Materials provided:
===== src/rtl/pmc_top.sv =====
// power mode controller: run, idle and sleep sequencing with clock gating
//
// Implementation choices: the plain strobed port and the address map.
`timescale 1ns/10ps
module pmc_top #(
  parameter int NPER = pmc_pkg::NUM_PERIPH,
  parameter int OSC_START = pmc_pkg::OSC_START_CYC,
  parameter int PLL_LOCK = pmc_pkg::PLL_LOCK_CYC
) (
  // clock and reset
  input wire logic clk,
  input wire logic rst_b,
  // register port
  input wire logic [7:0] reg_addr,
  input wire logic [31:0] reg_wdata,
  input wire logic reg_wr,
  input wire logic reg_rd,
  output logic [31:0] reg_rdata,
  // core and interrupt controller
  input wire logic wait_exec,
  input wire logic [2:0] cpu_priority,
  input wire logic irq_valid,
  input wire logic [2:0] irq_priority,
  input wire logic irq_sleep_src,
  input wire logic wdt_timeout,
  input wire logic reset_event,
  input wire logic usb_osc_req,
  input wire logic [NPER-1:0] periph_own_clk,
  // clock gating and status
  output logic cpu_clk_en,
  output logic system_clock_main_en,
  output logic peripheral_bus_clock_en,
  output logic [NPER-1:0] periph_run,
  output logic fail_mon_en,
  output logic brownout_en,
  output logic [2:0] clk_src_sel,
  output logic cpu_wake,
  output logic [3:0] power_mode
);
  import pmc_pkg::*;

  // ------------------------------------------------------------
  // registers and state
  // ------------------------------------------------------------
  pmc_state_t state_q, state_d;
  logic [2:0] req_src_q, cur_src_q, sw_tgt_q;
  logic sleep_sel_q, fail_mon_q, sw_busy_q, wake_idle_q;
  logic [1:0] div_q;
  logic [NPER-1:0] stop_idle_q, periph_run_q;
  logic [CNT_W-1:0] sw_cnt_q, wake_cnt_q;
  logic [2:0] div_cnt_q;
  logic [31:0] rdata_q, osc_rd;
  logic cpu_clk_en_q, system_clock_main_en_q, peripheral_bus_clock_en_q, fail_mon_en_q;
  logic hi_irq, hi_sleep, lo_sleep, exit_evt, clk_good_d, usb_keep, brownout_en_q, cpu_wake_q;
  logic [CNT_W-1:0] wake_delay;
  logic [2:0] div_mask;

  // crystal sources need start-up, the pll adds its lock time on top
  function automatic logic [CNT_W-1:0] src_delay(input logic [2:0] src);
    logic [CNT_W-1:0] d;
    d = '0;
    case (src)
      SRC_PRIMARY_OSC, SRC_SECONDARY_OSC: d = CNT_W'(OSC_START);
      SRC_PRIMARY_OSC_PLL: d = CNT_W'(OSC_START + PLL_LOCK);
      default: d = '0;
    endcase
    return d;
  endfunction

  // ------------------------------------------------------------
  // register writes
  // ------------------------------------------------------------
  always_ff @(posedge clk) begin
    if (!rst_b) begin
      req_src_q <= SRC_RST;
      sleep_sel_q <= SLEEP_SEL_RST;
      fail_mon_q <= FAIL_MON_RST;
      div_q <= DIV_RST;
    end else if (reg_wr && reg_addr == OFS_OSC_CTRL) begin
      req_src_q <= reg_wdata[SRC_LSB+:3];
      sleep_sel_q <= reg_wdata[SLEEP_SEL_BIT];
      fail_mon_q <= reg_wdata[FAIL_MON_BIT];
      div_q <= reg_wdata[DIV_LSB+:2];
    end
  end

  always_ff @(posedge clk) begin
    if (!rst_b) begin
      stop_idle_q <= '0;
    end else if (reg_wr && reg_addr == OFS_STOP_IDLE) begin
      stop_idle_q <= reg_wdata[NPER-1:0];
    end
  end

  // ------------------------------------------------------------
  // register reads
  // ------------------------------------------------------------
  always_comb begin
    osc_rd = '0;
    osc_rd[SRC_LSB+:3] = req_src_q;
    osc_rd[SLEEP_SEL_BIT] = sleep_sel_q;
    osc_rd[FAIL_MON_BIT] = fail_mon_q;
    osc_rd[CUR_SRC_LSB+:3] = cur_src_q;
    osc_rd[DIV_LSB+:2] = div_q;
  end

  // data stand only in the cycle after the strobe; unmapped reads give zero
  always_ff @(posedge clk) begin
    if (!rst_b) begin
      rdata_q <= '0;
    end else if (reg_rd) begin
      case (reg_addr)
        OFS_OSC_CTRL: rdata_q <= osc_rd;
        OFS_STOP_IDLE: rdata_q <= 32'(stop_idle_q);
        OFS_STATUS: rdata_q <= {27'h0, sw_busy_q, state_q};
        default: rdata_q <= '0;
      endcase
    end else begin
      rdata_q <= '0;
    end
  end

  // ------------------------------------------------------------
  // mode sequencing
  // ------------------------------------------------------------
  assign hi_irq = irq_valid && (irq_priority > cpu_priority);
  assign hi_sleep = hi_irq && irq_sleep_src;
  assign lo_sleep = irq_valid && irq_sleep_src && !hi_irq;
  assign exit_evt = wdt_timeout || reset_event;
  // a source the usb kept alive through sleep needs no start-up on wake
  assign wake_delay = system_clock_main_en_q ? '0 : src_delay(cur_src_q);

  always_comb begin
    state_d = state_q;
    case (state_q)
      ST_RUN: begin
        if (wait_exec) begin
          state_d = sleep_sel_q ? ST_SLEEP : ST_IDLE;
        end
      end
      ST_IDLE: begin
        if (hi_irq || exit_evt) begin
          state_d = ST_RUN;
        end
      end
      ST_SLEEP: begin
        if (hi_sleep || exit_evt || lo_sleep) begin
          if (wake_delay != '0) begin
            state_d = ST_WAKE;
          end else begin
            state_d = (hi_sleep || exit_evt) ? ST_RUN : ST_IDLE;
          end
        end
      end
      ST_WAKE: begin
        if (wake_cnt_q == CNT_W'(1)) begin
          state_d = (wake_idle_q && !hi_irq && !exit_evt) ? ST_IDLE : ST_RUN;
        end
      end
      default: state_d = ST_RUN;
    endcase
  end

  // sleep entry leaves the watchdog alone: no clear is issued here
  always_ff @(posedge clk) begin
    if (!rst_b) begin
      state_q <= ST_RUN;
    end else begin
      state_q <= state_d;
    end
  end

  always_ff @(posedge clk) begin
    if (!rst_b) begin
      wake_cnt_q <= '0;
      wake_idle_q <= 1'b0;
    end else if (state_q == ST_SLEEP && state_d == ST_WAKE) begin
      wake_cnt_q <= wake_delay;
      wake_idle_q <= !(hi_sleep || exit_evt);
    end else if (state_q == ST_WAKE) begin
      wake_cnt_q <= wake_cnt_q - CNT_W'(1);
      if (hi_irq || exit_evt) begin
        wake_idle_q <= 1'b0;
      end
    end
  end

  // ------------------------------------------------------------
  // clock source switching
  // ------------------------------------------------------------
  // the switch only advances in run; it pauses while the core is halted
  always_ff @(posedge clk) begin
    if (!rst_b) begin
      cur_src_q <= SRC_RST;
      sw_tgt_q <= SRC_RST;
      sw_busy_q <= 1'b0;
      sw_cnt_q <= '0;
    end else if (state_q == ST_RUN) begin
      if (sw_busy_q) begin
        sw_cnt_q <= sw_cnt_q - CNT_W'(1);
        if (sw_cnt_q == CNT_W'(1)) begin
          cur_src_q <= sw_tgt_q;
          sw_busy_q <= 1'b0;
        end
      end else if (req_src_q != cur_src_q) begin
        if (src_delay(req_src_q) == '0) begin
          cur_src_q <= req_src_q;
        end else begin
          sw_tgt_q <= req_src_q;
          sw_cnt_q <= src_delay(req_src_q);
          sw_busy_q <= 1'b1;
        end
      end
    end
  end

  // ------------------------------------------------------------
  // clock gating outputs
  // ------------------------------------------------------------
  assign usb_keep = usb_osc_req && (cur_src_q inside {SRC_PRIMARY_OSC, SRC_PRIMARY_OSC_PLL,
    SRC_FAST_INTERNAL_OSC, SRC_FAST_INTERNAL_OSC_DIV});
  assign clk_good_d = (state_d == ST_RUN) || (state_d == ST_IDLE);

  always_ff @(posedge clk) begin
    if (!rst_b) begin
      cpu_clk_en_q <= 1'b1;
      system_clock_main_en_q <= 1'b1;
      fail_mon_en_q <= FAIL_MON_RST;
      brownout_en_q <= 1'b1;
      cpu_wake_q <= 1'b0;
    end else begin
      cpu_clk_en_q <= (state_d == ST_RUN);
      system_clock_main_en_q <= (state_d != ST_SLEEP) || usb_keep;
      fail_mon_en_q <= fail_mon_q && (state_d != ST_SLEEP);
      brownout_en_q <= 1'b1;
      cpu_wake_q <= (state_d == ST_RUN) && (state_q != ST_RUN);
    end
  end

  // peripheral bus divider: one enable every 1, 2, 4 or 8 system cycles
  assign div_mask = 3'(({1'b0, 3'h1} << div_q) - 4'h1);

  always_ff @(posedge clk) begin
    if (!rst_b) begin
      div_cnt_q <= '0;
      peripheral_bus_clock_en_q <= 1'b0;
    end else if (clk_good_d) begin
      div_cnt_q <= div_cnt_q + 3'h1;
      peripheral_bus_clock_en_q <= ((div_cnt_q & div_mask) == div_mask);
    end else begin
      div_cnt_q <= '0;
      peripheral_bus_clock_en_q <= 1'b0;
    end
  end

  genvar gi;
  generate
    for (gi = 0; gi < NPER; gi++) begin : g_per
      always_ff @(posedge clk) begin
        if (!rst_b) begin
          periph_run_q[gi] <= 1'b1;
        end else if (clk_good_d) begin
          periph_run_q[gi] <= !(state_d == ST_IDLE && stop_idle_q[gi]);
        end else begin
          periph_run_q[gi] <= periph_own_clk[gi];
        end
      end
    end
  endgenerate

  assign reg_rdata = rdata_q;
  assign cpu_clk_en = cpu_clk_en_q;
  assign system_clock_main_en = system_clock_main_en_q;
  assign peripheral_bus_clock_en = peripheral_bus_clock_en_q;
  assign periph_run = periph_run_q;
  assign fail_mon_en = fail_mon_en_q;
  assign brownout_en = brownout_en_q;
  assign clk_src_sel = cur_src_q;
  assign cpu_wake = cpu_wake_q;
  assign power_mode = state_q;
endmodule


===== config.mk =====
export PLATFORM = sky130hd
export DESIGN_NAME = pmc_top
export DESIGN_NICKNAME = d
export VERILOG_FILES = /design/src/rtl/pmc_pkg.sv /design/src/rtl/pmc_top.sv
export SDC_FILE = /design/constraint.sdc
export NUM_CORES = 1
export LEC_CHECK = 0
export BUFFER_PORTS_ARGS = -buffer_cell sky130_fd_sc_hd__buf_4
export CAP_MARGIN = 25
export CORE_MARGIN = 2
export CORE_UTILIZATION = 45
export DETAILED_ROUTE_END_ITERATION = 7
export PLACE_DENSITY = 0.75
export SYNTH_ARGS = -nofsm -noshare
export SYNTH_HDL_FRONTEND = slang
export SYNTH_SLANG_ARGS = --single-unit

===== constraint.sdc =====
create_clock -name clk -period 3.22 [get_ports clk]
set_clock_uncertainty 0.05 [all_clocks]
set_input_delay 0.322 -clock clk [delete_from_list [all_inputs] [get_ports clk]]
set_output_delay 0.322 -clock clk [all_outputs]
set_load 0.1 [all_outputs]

Assigned task:
Your task is to retype the entries verbatim, starting with the line that holds "state_q <= state_d;" and stopping after the line that holds "clock source switching".

Task solution:
      state_q <= state_d;
    end
  end

  always_ff @(posedge clk) begin
    if (!rst_b) begin
      wake_cnt_q <= '0;
      wake_idle_q <= 1'b0;
    end else if (state_q == ST_SLEEP && state_d == ST_WAKE) begin
      wake_cnt_q <= wake_delay;
      wake_idle_q <= !(hi_sleep || exit_evt);
    end else if (state_q == ST_WAKE) begin
      wake_cnt_q <= wake_cnt_q - CNT_W'(1);
      if (hi_irq || exit_evt) begin
        wake_idle_q <= 1'b0;
      end
    end
  end

  // ------------------------------------------------------------
  // clock source switching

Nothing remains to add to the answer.